Instructions to follow:
Reproduce the data below line by line, from its first line to the line with "logic [AW:0] wptr_q, wptr_d, rptr_q, rptr_d, level;", both included, and nothing past that point.

(Dataset entries)
*** Begin section ***

<file path="src/rtl/dport_if.sv">
// dport_if: store-in / byte-out bus of the debug output port.
// dport_ready exists only when DPORT_BACKPRESSURE_EN is defined.
interface dport_if #(parameter int AW = 2);
    logic          st_valid;
    logic          st_ready;
    logic [15:0]   st_addr;
    logic [7:0]    st_data;
    logic [7:0]    dport_out;
    logic          dport_write;
`ifdef DPORT_BACKPRESSURE_EN
    logic          dport_ready;
`endif
    logic          done;
    logic [AW:0]   fifo_level;
    modport slave (
        input  st_valid, st_addr, st_data,
`ifdef DPORT_BACKPRESSURE_EN
        input  dport_ready,
`endif
        output st_ready, dport_out, dport_write, done, fifo_level
    );
    modport master (
        output st_valid, st_addr, st_data,
`ifdef DPORT_BACKPRESSURE_EN
        output dport_ready,
`endif
        input  st_ready, dport_out, dport_write, done, fifo_level
    );
endinterface

</file>
<file path="src/rtl/dport_ctrl.sv">
// dport_ctrl: FIFO-buffered debug byte port with sticky end-of-test flag.
// Define DPORT_BACKPRESSURE_EN to add a valid/ready handshake on the byte output.
module dport_ctrl #(
    parameter logic [15:0] DPORT_ADDR = 16'hFFF0,
    parameter logic [15:0] DONE_ADDR  = 16'hFFF1,
    parameter int          DEPTH      = 4,
    parameter int          AW         = 2
) (
    input  logic    clk,
    input  logic    rst_n,
    dport_if.slave  bus
);
    typedef enum logic [1:0] {RUN, DRAIN, DONE} state_e;
    localparam logic [AW:0] ONE      = (AW+1)'(1);
    localparam logic [AW:0] FULL_LVL = (AW+1)'(DEPTH);
    state_e      state_q, state_d;
    logic [AW:0] wptr_q, wptr_d, rptr_q, rptr_d, level;
    logic [7:0]  mem_q [DEPTH];
    logic [7:0]  out_q, out_d;
    logic        wr_q, wr_d;
    logic        hit_d, hit_x, full, empty, ack, push, pop, acc_x;
    assign level = wptr_q - rptr_q;
    assign full  = level == FULL_LVL;
    assign empty = level == '0;
    assign hit_d = bus.st_addr == DPORT_ADDR;
    assign hit_x = bus.st_addr == DONE_ADDR;
`ifdef DPORT_BACKPRESSURE_EN
    assign ack = bus.dport_ready;
`else
    assign ack = 1'b1;
`endif
    // Ready uses pre-pop occupancy: no bypass while full.
    assign bus.st_ready   = hit_d ? !full : 1'b1;
    assign push           = bus.st_valid && bus.st_ready && hit_d && state_q == RUN;
    assign acc_x          = bus.st_valid && hit_x;
    assign pop            = !empty && (!wr_q || ack);
    assign bus.dport_out  = out_q;
    assign bus.dport_write = wr_q;
    assign bus.done       = state_q == DONE;
    assign bus.fifo_level = level;
    always_comb begin
        wptr_d  = push ? wptr_q + ONE : wptr_q;
        rptr_d  = pop ? rptr_q + ONE : rptr_q;
        out_d   = pop ? mem_q[rptr_q[AW-1:0]] : out_q;
        wr_d    = pop || (wr_q && !ack);
        state_d = (state_q == RUN && acc_x) ? DRAIN :
                  (state_q == DRAIN && empty && !wr_q) ? DONE : state_q;
    end
    always_ff @(posedge clk) begin
        if (!rst_n) begin
            state_q <= RUN;
            wptr_q  <= '0;
            rptr_q  <= '0;
            out_q   <= '0;
            wr_q    <= 1'b0;
        end else begin
            state_q <= state_d;
            wptr_q  <= wptr_d;
            rptr_q  <= rptr_d;
            out_q   <= out_d;
            wr_q    <= wr_d;
        end
    end
    always_ff @(posedge clk) begin
        if (push) mem_q[wptr_q[AW-1:0]] <= bus.st_data;
    end
endmodule

</file>
<file path="src/flat_wrapper.sv">
// flat-port wrapper written by rule: the top's interface ports become plain ports
module dport_ctrl_flat 
#(
    parameter logic [15:0] DPORT_ADDR = 16'hFFF0,
    parameter logic [15:0] DONE_ADDR  = 16'hFFF1,
    parameter int          DEPTH      = 4,
    parameter int          AW         = 2
)
  (clk, rst_n, bus_st_valid, bus_st_addr, bus_st_data, bus_st_ready, bus_dport_out, bus_dport_write, bus_done, bus_fifo_level);
  dport_if #(.AW(AW)) bus_i ();
  input  logic clk;
  input  logic rst_n;
  input wire logic [$bits(bus_i.st_valid)-1:0] bus_st_valid;
  input wire logic [$bits(bus_i.st_addr)-1:0] bus_st_addr;
  input wire logic [$bits(bus_i.st_data)-1:0] bus_st_data;
  output wire logic [$bits(bus_i.st_ready)-1:0] bus_st_ready;
  output wire logic [$bits(bus_i.dport_out)-1:0] bus_dport_out;
  output wire logic [$bits(bus_i.dport_write)-1:0] bus_dport_write;
  output wire logic [$bits(bus_i.done)-1:0] bus_done;
  output wire logic [$bits(bus_i.fifo_level)-1:0] bus_fifo_level;
  assign bus_i.st_valid = bus_st_valid;
  assign bus_i.st_addr = bus_st_addr;
  assign bus_i.st_data = bus_st_data;
  assign bus_st_ready = bus_i.st_ready;
  assign bus_dport_out = bus_i.dport_out;
  assign bus_dport_write = bus_i.dport_write;
  assign bus_done = bus_i.done;
  assign bus_fifo_level = bus_i.fifo_level;
  dport_ctrl #(.DPORT_ADDR(DPORT_ADDR), .DONE_ADDR(DONE_ADDR), .DEPTH(DEPTH), .AW(AW)) u_core (.clk(clk), .rst_n(rst_n), .bus(bus_i));
endmodule
</file>
<file path="config.mk">
export PLATFORM = sky130hd
export DESIGN_NAME = dport_ctrl_flat
export DESIGN_NICKNAME = d
export VERILOG_FILES = /design/src/rtl/dport_if.sv /design/src/rtl/dport_ctrl.sv /design/src/flat_wrapper.sv
export SDC_FILE = /design/constraint.sdc
export NUM_CORES = 1
export LEC_CHECK = 0
export CORE_ASPECT_RATIO = 1.1
export CORE_UTILIZATION = 31
export CTS_CLUSTER_DIAMETER = 60
export CTS_CLUSTER_SIZE = 40
export DETAILED_ROUTE_END_ITERATION = 6
export PLACE_DENSITY = 0.64
export SETUP_SLACK_MARGIN = 0.2
export SYNTH_ARGS = -nofsm -noshare
export SYNTH_HDL_FRONTEND = slang
export SYNTH_SLANG_ARGS = --single-unit
</file>
<file path="constraint.sdc">
create_clock -name clk -period 8.4 [get_ports clk]
set_input_delay 1.68 -clock clk [delete_from_list [all_inputs] [get_ports clk]]
set_output_delay 1.68 -clock clk [all_outputs]
set_load 0.01 [all_outputs]
</file>
# After elaboration in Yosys (flattened, before gate mapping)
# Memory sizes are Yosys's and may differ from the RTL's. A register that Yosys moved wholly into a read port is not among the register bits.
# Cells that the tools add are included.
dict set report word_totals {
  regBits 9
  ramBits 32
  inputBits 27
  output_inout_bits 14
  n_memories 1
}
# name words word_bits rd rd_ports_with_merged_regs wr line_no
set mem_list {}
lappend mem_list {u_core.mem_q 4 8 1 1 1 dport_ctrl.sv:18} ;# logic [7:0] mem_q [DEPTH];
dict set report op_classes {
  addsub 3
  n_eq_ne 5
  muxes 5
  n_bitwise 1
  n_reduce_logical 16
}
# op n
set ops {}
lappend ops {{$eq A16 B16 Y1 const B} 2}
lappend ops {{$logic_and A1 B1 Y1} 7}
lappend ops {{$add A3 B1 Y3 const B} 2}
lappend ops {{$logic_not A1 Y1} 5}
lappend ops {{$mux W1} 5}
lappend ops {{$eq A3 B3 Y1 const B} 1}
lappend ops {{$logic_not A3 Y1} 1}
lappend ops {{$sub A3 B3 Y3} 1}
lappend ops {{$eq A2 B1 Y1 const B} 1}
lappend ops {{$eq A2 B2 Y1 const B} 1}
lappend ops {{$logic_not A2 Y1} 1}
lappend ops {{$reduce_bool A2 Y1} 1}
lappend ops {{$reduce_or A2 Y1} 1}
lappend ops {{$not A1 Y1} 1}

# Logic depth before layout (Yosys ltp)
dict set report depth {
  word_depth 9
  ltp_mapped 9
  mapped_depth_nobuf 8
}

# Worst setup path before layout
# No wires, ideal clock.
dict set report synth_timing {
  path_type {input port to output port}
  start {in bus_st_addr[1]}
  end {out bus_st_ready}
  arrival_time_ns 3.243
  t_required_ns 6.720
  setup_slack_ns 3.477
  cell_stages 3
  path_buffers 0
  path_cell_list {or4b_4 or4_4 or3_2}
}
dict set report synth_between {
  elab_chain_len 2
}
# element line_no
set synth_lines {}
lappend synth_lines {{start: declaration} flat_wrapper.sv:14} ;# input wire logic [$bits(bus_i.st_addr)-1:0] bus_st_addr;
lappend synth_lines {{$eq A16 B16 Y1} dport_ctrl.sv:25} ;# assign hit_d = bus.st_addr == DPORT_ADDR;
lappend synth_lines {{$mux W1} dport_ctrl.sv:33} ;# assign bus.st_ready = hit_d ? !full : 1'b1;
lappend synth_lines {{end: declaration} flat_wrapper.sv:16} ;# output wire logic [$bits(bus_i.st_ready)-1:0] bus_st_ready;
# No other way between the ends.

# Worst setup path after layout
# Same ends and word-level chain as after synthesis.

==> metrics.md <==
| Metric | Value |
|---|---|
| Core area | roughly 6200 um^2 |
| Final ANT Viol Nets | 0 |
| Final hold slack | 0.452 ns |
| Syn_area_per_cell | 13.8 um^2 |
| Crit path kind | in2out |
| H-Tree Depth | 2 |
| Synth warnings | 0 |
| Clk pin slew, worst setup/hold paths | roughly 0.080 ns |
| Final setup vio count | 0 |
| Setup Skew | slightly above 0.006 ns |
| Final hold violations | 0 |
| Largest net degree at the start of global routing | 17 |
| R2r startpoint | u_core.rptr_q[0]$_SDFFE_PN0P_ |
| Hold Startpoint | u_core.bus.dport_out[7]$_SDFFE_PN0P_ |
| Slew @ Worst Pin | roughly 0.7 ns |
| Hold buffers post-CTS | 0 |
| Number of distinct library cells after synthesis | 33 |
| Most frequent cells in the layout | clkdlybuf4s50_1, edfxtp_1, nand2_1 |
| Initial DRC Count | 47 |
| Std cell rows | 30 |
| CTS Buf Count | 5 |
| Die X-Extent | approximately 80 um |
| Share of cells above drive strength 1 | between 10% and 20% |
| Clock root cell | clkbuf_8 |
| F_max | about 170 MHz |
| Hold crit path type | reg2reg |
| Maximum vdd ir drop | 0.0963 mV |
| Critical Path Source Type | input port |
| CP startpoint | bus_st_addr[1] |
| Flops & latches, synth | 49 |
| Hpwl dp | around 2500 um |
| Crit Path Max Fanout | 6 |
| Detailed Route WL | around 3500 um |
| Commonest non-fill, non-tap cell in the layout | clkdlybuf4s50_1 |
| EDFF count, synth | 32 |
| Reg2Reg Setup Slack | approximately 5.6 ns |
| Pwr dens | about 260 nW/um^2 |
| Share of the yosys chip area belonging to registers | 64.4% |
| Post-CTS Setup Bufs | 0 |
| I/O Pins | 41 |
| # port buffers | 40 |
| Routability congestion estimate | 0.735 |
| Setup tns final | 0 ns |
| Post-layout nets | about 220 |
| Starting Density | 32.4% |
| Critical path capture point type | primary output |
| Leakage | just under 0.9 nW |
| Clock sink total | approximately 50 |
| Place WS | between 2 and 3 ns |
| Number of max-cap violations | 0 |
| First-pass GRT wire length | ~5900 um |
| Number of fill cells | 596 |
| RSZ-0062 raised after global routing | false |
| CP arrival | just over 4 ns |
| GRT Resource Usage Total | a little under an eighth |
| Cell Area, Synth | 2020 um^2 |
| Wire per inst | 12.8 um |
| Fraction of registers with async set/reset | 0% |
| Maximum clock path buffer count | 2 |
| DR pass1 iterations | 4 |
| Residual DRC | 0 |
| # diodes | 0 |
| Post-Syn Nets | between 150 and 200 |
| Required time worst endpoint | about 6.7 ns |
| Top_reg_cell synth | edfxtp_1 |
| Slew HR | between 50% and 60% |
| Min Tclk post-route | 5.80 ns |
| Clock Latency Late Sink | 0.29 ns |
| Setup ws final | approximately 2.6 ns |
| Vias in the first global route | around 1,200 |
| Routed via count | 1,253 |
| Antenna violations before repair | 0 |
| CTS tree | built |
| Die area | just under 7000 um^2 |
| Resized Gates After CTS | 0 |
| Max-slew violation count | 0 |
| Mapped Cells | between 100 and 150 |
| Detail-routed via count per cell | about 4.6 |
| Dpl cells | roughly 260 |
| Period utilization | 69.1% |
| Final Non-Filler Cells | 270 |
| Outcome | complete, no violations |
| Die H | just under 90 um |
| GR Overflow Total | 0 |
| Layout area overhead | 28.6% |
final cells by class:
cell class	count	area, um^2	share of cell area [%]
clock buffers	6	72.6	2.80
clock inverters	2	15.0	0.578
inverters	9	33.8	1.30
multi-input cells	83	666	25.6
flip-flops and latches	49	1300	50.1
well taps	80	100	3.86
repair buffers	41	408	15.7
stage by stage:
stage	power (mW)	cell area [um^2]	util (%)
after global placement	0.556	2510	40.3
final	0.679	2600	41.7
after CTS	0.688	2600	41.7
after detailed placement	0.556	2510	40.3
after floorplan	0.458	2020	-
after global routing	0.727	2600	41.7
where the power goes:
| group | total (mW) | leakage (nW) | switching [mW] | internal [mW] |
|---|---|---|---|---|
| Combinational | 0.236 | 0.422 | 0.112 | 0.124 |
| Clock | 0.132 | 0.0374 | 0.0731 | 0.0586 |
| Sequential | 0.311 | 0.427 | 0.0305 | 0.280 |
| Total | 0.679 | 0.887 | 0.216 | 0.463 |
cell families (layout without fill, tap and decap cells):
group / Yosys count / in the layout / synth area share (%)
AO/OA/AOI/OAI: 21 / 21 / 5.89
AND/OR/NAND/NOR: 44 / 44 / 11.5
XOR/XNOR: 3 / 3 / 1.98
buffers and inverters: 14 / 58 / 2.60
flip-flops: 49 / 49 / 64.4
multiplexers: 8 / 8 / 8.92
adder cells (fa/ha/maj): 7 / 7 / 4.71
worst paths after layout:
path,to,cells past startpoint
max,bus_st_ready,5
min,u_core.bus.dport_out[7]$_SDFFE_PN0P_,2
max reg2reg,u_core.mem_q[1][1]$_DFFE_PP_,6
min reg2reg,u_core.bus.dport_out[7]$_SDFFE_PN0P_,2
per-layer routing:
| metal | GRT usage, % | share of wire, % | wire (um) | up-vias |
|---|---|---|---|---|
| li1 | - | - | - | 626 |
| met1 | 14.8 | 47 | 1610 | 596 |
| met2 | 18.4 | 49 | 1680 | 29 |
| met3 | 3.58 | 4.1 | 142 | 2 |
| met4 | 4.46 | 0.66 | 23 | 0 |
| met5 | 0 | 0 | 0 | - |
synth_stat cells, drive strengths merged, types with 2 or more instances:
| cell | instances | area, um^2 |
|---|---|---|
| nand2 | 19 | 71.3 |
| a31oi | 2 | 12.5 |
| dfxtp | 17 | 340 |
| or4 | 3 | 27.5 |
| a21oi | 12 | 60.1 |
| nor2 | 4 | 15.0 |
| edfxtp | 32 | 961 |
| clkbuf | 4 | 15.0 |
| nand3 | 4 | 20.0 |
| nor3 | 3 | 15.0 |
| o21ai | 3 | 15.0 |
| mux4 | 8 | 180 |
| ha | 6 | 75.1 |
| and3 | 3 | 18.8 |
| inv | 9 | 33.8 |
| nand4 | 2 | 12.5 |
critical path, cell delays in order:
cell and delay (ns):
clkdlybuf4s50_1 0.39, or4b_4 0.54, or4_4 0.56, or3_2 0.46, clkdlybuf4s50_1 0.49
sequential cells by signal, indices dropped and copies added (netlist names):
register and cells:
u_core.state_q 2, u_core.bus.dport_write 1, u_core.bus.dport_out 8, u_core.rptr_q 3, u_core.mem_q 32, u_core.wptr_q 3
No activity file was read; power rests on OpenSTA's default activity.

*** End section ***

Finished task:
<file path="src/rtl/dport_if.sv">
// dport_if: store-in / byte-out bus of the debug output port.
// dport_ready exists only when DPORT_BACKPRESSURE_EN is defined.
interface dport_if #(parameter int AW = 2);
    logic          st_valid;
    logic          st_ready;
    logic [15:0]   st_addr;
    logic [7:0]    st_data;
    logic [7:0]    dport_out;
    logic          dport_write;
`ifdef DPORT_BACKPRESSURE_EN
    logic          dport_ready;
`endif
    logic          done;
    logic [AW:0]   fifo_level;
    modport slave (
        input  st_valid, st_addr, st_data,
`ifdef DPORT_BACKPRESSURE_EN
        input  dport_ready,
`endif
        output st_ready, dport_out, dport_write, done, fifo_level
    );
    modport master (
        output st_valid, st_addr, st_data,
`ifdef DPORT_BACKPRESSURE_EN
        output dport_ready,
`endif
        input  st_ready, dport_out, dport_write, done, fifo_level
    );
endinterface

</file>
<file path="src/rtl/dport_ctrl.sv">
// dport_ctrl: FIFO-buffered debug byte port with sticky end-of-test flag.
// Define DPORT_BACKPRESSURE_EN to add a valid/ready handshake on the byte output.
module dport_ctrl #(
    parameter logic [15:0] DPORT_ADDR = 16'hFFF0,
    parameter logic [15:0] DONE_ADDR  = 16'hFFF1,
    parameter int          DEPTH      = 4,
    parameter int          AW         = 2
) (
    input  logic    clk,
    input  logic    rst_n,
    dport_if.slave  bus
);
    typedef enum logic [1:0] {RUN, DRAIN, DONE} state_e;
    localparam logic [AW:0] ONE      = (AW+1)'(1);
    localparam logic [AW:0] FULL_LVL = (AW+1)'(DEPTH);
    state_e      state_q, state_d;
    logic [AW:0] wptr_q, wptr_d, rptr_q, rptr_d, level;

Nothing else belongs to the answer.